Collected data
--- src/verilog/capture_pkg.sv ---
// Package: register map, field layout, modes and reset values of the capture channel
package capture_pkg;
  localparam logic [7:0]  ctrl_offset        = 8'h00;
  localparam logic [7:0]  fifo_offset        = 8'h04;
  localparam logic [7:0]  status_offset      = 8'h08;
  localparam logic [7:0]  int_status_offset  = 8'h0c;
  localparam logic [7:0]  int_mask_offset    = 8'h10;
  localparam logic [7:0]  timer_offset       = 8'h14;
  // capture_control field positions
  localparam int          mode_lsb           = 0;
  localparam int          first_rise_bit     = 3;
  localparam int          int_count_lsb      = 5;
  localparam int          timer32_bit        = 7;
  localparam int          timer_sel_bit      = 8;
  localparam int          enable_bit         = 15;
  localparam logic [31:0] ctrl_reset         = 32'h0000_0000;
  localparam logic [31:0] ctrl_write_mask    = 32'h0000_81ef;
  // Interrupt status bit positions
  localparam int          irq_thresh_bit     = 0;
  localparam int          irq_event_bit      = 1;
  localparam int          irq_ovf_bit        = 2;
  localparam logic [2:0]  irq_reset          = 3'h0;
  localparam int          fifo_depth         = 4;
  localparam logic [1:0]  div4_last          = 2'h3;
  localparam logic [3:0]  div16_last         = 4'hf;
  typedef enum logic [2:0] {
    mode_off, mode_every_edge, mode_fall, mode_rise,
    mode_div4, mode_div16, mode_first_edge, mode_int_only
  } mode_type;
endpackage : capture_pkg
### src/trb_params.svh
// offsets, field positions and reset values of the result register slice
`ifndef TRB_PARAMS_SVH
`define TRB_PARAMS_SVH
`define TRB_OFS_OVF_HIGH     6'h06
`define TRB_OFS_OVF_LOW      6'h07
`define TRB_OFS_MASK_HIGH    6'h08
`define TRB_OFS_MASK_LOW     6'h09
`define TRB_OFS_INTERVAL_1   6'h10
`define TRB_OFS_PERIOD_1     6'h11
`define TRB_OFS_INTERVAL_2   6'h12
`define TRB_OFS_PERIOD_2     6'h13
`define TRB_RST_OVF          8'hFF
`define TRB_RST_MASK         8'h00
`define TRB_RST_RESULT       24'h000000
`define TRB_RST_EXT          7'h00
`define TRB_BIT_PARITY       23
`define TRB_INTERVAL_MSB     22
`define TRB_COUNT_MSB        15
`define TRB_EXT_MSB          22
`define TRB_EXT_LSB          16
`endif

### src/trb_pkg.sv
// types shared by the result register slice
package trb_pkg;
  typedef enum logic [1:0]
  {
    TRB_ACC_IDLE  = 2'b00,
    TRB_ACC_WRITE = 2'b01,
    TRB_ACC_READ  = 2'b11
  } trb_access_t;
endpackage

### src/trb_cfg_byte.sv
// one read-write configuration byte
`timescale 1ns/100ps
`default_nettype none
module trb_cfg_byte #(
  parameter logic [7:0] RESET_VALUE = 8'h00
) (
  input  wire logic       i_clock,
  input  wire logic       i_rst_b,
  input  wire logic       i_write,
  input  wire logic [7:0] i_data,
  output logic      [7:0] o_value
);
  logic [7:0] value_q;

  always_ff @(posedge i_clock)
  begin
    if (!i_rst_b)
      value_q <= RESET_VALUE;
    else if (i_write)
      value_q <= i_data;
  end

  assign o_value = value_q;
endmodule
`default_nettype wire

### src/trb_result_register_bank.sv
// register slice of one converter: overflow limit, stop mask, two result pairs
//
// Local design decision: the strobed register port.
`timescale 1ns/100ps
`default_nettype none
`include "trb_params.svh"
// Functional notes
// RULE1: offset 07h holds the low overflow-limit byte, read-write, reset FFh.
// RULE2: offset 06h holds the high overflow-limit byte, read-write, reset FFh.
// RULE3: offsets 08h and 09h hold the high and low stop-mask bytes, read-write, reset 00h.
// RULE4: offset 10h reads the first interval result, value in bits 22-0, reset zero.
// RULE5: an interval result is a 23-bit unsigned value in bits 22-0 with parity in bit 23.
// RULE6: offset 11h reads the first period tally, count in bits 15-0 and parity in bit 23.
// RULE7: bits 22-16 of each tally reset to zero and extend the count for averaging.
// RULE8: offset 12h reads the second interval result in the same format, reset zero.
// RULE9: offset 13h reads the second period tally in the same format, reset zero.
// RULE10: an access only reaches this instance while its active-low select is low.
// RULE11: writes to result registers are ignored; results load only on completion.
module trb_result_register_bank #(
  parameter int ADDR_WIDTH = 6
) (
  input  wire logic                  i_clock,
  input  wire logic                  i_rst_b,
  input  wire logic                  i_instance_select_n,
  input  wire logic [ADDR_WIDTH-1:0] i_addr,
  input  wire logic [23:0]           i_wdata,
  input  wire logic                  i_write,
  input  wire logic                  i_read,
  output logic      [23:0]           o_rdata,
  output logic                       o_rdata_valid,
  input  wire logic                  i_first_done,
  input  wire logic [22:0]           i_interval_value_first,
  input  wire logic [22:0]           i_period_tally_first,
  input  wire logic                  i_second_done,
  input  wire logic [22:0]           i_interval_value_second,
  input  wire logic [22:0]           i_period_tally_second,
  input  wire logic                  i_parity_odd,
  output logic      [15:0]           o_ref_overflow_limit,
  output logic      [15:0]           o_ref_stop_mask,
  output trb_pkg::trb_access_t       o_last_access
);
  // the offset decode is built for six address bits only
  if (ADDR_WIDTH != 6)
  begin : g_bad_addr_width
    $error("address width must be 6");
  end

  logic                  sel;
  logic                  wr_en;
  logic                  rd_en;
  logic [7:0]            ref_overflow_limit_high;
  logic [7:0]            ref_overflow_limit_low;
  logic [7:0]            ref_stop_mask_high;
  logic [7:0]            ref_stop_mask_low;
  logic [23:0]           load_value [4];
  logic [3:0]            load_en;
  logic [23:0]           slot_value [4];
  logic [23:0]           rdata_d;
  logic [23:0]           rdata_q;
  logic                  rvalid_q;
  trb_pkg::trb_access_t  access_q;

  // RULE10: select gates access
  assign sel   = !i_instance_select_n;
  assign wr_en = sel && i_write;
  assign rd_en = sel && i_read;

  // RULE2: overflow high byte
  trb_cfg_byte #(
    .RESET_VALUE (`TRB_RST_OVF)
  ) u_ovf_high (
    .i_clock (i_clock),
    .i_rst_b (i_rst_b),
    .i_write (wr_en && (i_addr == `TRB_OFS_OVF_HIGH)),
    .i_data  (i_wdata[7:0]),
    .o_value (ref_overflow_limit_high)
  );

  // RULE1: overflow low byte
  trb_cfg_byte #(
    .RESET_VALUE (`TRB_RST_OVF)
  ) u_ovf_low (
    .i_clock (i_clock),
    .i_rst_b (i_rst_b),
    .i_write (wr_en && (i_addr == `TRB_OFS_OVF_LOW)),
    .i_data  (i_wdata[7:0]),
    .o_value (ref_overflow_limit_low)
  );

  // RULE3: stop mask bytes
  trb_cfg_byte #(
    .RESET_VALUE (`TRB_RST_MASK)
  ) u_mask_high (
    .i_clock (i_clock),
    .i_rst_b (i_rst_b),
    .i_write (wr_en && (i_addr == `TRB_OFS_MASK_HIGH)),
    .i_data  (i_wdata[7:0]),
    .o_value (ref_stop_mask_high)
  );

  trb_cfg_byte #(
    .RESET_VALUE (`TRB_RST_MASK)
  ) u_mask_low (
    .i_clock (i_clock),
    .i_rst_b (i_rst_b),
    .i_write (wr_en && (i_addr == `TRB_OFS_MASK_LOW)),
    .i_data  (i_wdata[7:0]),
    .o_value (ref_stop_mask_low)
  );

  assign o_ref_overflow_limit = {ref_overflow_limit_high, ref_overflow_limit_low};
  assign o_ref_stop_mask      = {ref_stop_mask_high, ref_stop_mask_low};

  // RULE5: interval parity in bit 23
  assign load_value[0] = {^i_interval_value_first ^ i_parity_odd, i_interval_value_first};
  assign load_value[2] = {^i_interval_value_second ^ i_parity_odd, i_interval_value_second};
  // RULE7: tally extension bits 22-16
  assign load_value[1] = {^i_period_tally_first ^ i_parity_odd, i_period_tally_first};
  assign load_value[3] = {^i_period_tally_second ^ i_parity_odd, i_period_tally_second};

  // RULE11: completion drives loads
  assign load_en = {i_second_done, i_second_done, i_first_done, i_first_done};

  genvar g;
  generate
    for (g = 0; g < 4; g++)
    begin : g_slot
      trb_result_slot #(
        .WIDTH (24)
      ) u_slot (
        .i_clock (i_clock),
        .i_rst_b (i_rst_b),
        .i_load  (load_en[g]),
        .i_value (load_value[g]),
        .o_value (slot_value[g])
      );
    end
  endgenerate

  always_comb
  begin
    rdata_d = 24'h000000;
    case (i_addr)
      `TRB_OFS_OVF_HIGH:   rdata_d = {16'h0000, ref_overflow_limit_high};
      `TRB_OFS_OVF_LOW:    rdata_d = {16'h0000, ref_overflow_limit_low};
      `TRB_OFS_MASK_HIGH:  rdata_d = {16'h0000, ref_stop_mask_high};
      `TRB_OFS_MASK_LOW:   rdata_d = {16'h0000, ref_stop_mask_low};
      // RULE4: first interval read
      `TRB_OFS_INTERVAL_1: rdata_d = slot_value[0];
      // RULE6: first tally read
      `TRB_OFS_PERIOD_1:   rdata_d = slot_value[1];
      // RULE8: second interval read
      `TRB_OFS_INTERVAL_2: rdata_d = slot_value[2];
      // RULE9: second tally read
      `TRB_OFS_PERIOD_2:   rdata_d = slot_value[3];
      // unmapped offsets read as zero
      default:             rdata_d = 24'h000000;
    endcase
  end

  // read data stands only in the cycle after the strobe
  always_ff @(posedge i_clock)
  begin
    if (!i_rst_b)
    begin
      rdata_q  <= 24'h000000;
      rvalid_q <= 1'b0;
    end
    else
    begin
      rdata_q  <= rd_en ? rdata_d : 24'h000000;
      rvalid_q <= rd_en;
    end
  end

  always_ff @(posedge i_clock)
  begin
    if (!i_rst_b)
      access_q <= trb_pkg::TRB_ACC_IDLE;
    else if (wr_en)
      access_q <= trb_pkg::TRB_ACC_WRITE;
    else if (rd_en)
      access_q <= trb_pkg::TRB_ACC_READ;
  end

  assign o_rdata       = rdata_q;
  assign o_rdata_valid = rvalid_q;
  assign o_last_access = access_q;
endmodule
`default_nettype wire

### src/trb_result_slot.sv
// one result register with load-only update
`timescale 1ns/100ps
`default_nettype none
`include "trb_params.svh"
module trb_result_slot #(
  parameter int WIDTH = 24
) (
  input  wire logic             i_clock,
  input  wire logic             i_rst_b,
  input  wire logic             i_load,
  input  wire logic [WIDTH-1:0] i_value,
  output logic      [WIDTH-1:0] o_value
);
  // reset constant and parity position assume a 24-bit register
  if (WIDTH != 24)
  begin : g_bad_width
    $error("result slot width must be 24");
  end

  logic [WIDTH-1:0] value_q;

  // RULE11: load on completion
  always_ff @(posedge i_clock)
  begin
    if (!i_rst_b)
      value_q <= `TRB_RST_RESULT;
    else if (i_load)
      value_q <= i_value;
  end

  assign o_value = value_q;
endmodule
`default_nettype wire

Try it. Output, from the data above, the lines from the line with "select gates access" to the line with "overflow low byte" exactly as they stand, both ends included and nothing else.

Exercise solution.
  // RULE10: select gates access
  assign sel   = !i_instance_select_n;
  assign wr_en = sel && i_write;
  assign rd_en = sel && i_read;

  // RULE2: overflow high byte
  trb_cfg_byte #(
    .RESET_VALUE (`TRB_RST_OVF)
  ) u_ovf_high (
    .i_clock (i_clock),
    .i_rst_b (i_rst_b),
    .i_write (wr_en && (i_addr == `TRB_OFS_OVF_HIGH)),
    .i_data  (i_wdata[7:0]),
    .o_value (ref_overflow_limit_high)
  );

  // RULE1: overflow low byte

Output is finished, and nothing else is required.